Still, the road to success has not been without its stops and starts. “I always wanted to be an artist, but coming from an immigrant family, it just wasn’t something that I saw as real or possible,” she says. She opted to study statistics before pursuing an MA in South Asian Art and an MFA in Painting and Drawing at the University of Pennsylvania in the latter half of her twenties. And while she always knew deep within that she’d devote her life to art, she struggled with bipolar disorder for many years.
“I was very sick and couldn’t work for almost a decade,” Mattai recalls. “It was like being in your head for so many years and not being able to express any of it. When I came out of that, I was aching for possibilities. I had such a desire to make art, and I felt like I was making up for lost time.”
I vividly remember the first time I came across a painting by Mattai. It was three years ago at the Untitled Art Fair in Miami, and surrounded by a sea of artworks, I was transfixed by sweet surrender (2021-24), a large acrylic piece, currently on show at the NMWA, depicting twin-like mythical female figures with glowing auras embroidered atop their heads and cascading braids uniting as one cherry-colored serpent at the bottom. Mesmerized by its intricate details, I couldn’t stop thinking about it for days.
Mattai says finding her artistic footing was partially a matter of returning to her most primal, child-like desires. Growing up in Nova Scotia, she constantly drew pictures of the Caribbean, reminiscing about her early years in Guyana, where she was born and spent her early childhood. She also built her own doll houses, transformed all sorts of found objects into toys, and completed her first major art project—a large, crocheted blanket for her younger sister—at the tender age of eight.
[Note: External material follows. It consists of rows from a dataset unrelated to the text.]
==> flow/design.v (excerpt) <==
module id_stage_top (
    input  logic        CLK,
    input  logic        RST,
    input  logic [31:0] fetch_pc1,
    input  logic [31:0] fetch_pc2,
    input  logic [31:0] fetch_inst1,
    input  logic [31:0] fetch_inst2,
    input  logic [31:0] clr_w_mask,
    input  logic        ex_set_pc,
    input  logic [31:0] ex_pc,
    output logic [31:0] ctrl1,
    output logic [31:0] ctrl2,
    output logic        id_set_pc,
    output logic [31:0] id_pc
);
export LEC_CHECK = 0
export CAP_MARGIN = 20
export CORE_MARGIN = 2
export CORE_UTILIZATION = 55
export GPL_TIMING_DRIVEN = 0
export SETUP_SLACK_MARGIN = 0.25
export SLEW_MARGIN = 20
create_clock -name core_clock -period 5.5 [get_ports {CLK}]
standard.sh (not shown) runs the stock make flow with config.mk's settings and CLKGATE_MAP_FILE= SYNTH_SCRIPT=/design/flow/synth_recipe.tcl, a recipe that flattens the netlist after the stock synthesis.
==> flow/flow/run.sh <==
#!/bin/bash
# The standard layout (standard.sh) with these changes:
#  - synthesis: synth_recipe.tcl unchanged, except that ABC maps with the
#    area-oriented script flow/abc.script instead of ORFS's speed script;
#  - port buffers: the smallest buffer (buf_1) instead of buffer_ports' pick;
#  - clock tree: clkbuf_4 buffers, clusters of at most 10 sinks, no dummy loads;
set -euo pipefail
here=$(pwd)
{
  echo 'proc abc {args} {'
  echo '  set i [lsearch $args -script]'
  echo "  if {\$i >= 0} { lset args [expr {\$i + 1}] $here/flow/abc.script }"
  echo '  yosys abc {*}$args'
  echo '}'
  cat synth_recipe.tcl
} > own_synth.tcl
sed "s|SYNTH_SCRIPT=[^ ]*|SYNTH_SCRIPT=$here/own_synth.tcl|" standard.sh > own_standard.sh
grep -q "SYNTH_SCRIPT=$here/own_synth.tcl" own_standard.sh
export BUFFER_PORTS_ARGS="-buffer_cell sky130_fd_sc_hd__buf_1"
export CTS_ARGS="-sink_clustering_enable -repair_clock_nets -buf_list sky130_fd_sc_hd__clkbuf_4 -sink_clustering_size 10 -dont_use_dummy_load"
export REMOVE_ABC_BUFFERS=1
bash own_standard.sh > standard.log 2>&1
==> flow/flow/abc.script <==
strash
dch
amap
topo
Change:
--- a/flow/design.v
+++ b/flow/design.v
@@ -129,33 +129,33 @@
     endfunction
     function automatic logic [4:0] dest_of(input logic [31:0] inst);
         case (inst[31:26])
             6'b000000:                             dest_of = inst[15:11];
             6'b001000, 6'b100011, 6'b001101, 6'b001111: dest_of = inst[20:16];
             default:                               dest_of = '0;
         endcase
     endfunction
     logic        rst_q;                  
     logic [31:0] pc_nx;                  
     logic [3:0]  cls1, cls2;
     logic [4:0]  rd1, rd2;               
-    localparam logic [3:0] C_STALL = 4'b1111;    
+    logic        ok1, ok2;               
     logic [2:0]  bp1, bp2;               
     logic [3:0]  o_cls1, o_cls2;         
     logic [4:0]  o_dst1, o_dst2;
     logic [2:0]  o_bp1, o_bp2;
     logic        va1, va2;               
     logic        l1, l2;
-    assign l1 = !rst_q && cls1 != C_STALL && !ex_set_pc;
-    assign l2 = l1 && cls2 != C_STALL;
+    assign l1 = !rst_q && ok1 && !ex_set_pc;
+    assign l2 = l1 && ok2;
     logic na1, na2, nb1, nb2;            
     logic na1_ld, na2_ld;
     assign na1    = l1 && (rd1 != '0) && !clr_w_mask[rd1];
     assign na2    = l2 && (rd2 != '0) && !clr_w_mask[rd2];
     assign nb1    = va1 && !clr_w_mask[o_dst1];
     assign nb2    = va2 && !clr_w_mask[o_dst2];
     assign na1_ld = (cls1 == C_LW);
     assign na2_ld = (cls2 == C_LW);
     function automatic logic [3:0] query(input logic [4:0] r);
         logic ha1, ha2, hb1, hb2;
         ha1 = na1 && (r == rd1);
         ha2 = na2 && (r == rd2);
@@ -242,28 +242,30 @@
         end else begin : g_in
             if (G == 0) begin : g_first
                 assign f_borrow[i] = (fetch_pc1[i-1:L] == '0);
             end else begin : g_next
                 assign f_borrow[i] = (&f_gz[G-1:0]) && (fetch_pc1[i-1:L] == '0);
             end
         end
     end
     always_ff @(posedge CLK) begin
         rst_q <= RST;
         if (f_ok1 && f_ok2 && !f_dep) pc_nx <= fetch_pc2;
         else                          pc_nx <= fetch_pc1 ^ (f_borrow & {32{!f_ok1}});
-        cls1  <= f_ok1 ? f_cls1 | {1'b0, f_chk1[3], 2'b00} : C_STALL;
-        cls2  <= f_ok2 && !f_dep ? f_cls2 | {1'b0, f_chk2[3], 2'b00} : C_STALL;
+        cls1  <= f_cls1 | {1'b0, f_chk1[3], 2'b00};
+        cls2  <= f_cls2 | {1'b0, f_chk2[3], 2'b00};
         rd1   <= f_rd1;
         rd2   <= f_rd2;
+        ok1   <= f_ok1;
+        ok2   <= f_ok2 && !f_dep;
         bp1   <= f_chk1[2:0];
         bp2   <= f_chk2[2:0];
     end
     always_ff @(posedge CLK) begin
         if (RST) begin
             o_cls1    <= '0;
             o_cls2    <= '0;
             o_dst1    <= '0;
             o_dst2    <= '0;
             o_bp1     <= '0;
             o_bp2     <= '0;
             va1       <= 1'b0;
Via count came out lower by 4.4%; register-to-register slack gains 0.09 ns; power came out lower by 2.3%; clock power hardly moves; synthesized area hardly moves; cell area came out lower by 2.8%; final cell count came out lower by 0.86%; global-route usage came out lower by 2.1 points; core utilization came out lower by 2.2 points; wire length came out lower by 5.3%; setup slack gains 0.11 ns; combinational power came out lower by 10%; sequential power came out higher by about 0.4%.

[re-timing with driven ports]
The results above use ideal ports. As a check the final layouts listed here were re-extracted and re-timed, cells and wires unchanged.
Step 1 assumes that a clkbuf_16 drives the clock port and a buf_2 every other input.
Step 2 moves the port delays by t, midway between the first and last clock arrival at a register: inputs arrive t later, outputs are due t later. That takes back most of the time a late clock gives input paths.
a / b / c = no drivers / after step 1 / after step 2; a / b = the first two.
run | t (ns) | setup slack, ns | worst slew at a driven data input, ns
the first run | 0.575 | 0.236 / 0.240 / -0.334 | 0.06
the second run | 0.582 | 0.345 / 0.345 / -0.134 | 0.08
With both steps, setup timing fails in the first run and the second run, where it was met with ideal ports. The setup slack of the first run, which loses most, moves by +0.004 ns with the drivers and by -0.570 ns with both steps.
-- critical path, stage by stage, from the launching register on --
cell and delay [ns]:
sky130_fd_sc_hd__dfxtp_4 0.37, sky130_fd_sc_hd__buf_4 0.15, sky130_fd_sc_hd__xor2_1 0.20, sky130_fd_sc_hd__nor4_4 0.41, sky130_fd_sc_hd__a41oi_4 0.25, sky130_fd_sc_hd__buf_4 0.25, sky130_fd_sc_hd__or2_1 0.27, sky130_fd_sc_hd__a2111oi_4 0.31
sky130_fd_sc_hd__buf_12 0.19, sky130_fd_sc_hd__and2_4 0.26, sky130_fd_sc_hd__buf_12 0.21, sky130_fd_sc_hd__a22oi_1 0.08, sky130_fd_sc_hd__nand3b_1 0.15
Nowadays, this undeniable talent for embroidery and sewing, passed on to Mattai from her Guyanese grandmothers, is an essential part of her practice that she often employs to create some of her most lauded works. “One of my grandmothers was a professional seamstress, and the other made all her own dresses and my doll dresses. Both of them taught me sewing, embroidery, crochet—everything,” Mattai says.
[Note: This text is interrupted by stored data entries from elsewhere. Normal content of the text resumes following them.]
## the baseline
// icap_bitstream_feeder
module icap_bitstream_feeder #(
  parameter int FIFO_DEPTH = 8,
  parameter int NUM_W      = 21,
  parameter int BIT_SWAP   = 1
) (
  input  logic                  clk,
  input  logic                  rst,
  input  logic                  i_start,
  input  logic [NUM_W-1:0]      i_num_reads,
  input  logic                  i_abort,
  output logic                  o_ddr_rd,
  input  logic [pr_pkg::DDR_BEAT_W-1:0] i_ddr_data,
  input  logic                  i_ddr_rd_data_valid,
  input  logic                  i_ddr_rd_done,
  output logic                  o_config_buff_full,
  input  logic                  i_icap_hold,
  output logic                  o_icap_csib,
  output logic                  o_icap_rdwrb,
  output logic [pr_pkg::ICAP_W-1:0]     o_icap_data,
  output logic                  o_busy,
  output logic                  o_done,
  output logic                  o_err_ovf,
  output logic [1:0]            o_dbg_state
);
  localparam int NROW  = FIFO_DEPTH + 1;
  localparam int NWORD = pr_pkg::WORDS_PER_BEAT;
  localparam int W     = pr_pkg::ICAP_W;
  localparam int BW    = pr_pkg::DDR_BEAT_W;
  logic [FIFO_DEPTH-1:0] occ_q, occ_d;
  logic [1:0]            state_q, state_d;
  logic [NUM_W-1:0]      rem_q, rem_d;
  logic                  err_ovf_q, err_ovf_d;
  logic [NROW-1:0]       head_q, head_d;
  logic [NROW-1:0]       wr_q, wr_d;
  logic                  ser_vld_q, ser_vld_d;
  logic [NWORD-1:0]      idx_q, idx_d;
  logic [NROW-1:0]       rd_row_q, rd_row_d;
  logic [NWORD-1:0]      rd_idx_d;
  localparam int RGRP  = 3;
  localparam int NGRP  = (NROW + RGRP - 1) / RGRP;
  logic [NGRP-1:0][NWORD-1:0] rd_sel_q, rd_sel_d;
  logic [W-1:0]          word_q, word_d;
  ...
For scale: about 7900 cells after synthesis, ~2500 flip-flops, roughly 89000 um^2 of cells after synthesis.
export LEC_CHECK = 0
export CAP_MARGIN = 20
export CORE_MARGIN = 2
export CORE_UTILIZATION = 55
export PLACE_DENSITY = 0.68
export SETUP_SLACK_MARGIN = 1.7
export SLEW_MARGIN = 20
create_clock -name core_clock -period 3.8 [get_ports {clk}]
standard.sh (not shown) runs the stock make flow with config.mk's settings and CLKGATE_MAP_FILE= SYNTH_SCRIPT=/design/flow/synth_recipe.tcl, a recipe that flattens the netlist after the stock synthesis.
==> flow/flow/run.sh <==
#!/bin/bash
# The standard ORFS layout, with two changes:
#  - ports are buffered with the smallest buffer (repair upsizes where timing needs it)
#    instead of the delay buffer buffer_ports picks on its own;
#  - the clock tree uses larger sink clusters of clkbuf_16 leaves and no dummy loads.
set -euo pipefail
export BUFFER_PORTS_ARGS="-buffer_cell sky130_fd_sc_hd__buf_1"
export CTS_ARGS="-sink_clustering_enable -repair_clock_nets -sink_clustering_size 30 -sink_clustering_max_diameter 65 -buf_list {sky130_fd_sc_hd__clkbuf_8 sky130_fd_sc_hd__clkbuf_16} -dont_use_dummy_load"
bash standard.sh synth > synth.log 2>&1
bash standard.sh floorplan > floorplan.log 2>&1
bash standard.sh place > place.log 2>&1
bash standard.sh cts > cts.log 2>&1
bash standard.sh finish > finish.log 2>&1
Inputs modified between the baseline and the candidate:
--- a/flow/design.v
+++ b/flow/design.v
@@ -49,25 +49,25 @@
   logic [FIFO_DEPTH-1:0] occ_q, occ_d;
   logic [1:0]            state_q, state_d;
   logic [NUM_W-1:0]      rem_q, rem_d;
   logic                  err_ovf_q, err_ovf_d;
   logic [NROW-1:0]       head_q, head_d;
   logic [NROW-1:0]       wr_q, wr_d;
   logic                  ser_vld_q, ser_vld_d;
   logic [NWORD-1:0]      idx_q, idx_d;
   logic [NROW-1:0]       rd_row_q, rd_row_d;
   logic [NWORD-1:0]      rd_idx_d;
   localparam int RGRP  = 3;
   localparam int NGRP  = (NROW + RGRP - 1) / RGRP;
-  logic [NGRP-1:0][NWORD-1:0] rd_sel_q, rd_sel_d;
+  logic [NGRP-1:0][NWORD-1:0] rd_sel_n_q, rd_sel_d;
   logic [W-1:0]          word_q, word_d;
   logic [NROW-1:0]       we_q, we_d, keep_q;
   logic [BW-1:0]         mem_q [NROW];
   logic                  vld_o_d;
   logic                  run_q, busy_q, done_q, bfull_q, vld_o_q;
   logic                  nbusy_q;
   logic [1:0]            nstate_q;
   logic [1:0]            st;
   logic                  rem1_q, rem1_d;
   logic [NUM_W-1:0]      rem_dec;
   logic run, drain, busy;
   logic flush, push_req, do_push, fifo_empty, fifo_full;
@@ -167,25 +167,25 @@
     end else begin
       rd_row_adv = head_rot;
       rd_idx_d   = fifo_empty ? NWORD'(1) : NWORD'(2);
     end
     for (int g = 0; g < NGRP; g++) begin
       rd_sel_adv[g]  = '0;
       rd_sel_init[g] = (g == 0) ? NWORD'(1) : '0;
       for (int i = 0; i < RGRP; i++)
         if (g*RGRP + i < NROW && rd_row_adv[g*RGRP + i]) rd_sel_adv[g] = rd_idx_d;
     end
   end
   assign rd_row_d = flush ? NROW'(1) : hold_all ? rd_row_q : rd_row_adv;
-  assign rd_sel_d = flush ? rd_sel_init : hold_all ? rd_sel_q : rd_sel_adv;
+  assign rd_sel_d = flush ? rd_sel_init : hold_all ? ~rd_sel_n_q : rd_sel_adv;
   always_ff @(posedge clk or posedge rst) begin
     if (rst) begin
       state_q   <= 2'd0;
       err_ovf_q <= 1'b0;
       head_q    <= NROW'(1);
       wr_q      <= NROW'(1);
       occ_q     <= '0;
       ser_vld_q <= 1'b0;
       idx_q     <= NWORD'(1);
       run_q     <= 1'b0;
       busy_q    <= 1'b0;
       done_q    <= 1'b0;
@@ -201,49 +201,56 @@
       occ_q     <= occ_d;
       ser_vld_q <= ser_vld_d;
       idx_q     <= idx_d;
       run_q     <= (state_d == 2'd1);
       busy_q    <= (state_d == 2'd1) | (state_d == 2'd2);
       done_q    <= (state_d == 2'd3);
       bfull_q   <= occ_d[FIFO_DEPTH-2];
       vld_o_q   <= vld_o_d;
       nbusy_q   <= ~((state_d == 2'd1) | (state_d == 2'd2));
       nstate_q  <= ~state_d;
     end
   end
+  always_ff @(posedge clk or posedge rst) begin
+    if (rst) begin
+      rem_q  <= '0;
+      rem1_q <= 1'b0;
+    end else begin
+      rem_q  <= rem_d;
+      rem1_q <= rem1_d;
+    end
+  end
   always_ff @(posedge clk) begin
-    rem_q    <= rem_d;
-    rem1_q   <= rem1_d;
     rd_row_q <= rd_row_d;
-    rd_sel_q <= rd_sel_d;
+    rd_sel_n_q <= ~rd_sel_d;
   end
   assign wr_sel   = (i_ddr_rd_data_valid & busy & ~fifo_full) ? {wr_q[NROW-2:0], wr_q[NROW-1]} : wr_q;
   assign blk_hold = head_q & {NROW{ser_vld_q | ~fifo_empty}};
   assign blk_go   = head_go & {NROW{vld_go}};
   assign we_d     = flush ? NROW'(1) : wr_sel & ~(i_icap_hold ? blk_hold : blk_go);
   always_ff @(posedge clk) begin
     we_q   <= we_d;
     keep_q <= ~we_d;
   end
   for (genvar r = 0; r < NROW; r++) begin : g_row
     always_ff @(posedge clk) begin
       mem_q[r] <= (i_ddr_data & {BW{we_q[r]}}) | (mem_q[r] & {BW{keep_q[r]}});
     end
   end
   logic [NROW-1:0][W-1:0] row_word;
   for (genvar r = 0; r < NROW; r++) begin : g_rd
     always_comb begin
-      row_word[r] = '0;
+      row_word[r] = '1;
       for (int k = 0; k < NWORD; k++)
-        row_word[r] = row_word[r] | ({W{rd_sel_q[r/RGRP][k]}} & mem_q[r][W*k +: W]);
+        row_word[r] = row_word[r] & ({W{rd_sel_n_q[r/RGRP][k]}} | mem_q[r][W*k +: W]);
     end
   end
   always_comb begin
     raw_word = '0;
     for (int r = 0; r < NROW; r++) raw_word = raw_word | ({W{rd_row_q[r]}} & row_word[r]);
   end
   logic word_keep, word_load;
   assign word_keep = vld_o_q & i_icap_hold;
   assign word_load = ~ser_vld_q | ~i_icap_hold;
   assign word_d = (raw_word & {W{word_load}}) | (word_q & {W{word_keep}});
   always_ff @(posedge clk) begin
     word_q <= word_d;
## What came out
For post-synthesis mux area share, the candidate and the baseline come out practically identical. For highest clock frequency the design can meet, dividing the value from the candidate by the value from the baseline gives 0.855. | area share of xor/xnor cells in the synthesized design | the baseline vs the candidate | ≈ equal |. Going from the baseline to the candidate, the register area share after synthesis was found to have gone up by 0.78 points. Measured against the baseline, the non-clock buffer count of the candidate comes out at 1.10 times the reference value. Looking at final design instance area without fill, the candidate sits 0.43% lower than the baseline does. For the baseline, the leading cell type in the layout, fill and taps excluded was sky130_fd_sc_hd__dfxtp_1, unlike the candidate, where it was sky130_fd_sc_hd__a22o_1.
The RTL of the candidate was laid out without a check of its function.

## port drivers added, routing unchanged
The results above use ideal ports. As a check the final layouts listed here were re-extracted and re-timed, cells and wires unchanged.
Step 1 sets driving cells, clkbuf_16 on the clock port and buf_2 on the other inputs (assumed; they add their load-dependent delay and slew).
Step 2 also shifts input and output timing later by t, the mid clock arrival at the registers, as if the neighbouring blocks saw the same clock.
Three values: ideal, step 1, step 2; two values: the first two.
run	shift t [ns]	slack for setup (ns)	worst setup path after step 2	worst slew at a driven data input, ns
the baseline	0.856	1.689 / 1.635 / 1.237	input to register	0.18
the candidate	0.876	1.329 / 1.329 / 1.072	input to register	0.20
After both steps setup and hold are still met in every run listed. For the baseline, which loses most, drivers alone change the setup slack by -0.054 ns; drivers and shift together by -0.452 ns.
Imperfect Isometry (2019), a piece commissioned for the Sharjah Biennial in the Emirates, was the first time Mattai created an immense tapestry by weaving together vintage saris from around the world that she assembled, displayed alongside videos of border and prison walls, a chalk drawing, and a merry-go-round.
“The idea of using saris came to me [in a vision], and it’s been a part of my practice ever since,” the artist says. “It’s very exciting because it brings communities together, and it’s a visible acknowledgment of bodies in my work.”
Since then, Mattai has employed woven saris in countless pieces, many of which are currently on show at the NMWA, such as a cosmic awakening (2023), an enormous wall tapestry composed of vintage saris, fabric, tinsel, tassels, and beaded fringe, and siren song (2022), an enthralling installation alongside a digital projection of the Atlantic Ocean, filmed by the artist herself while traveling by sea from Ghana to South America, essentially retracing the maritime journey of her ancestors.
For the rising artist, this new season of her life has also been about unlearning and connecting with materials and practices she once overlooked. “I remember in college doing embroidery and getting really mixed reactions. Most of my professors hated it, so, for years, I had all those voices in my head, as many artists do,” Mattai recalls. “When I say I had a rebirth, it was an awakening of a spirit inside of me, but also a desire to shed all these preconceived ideas and dream a different dream of what my art could be.”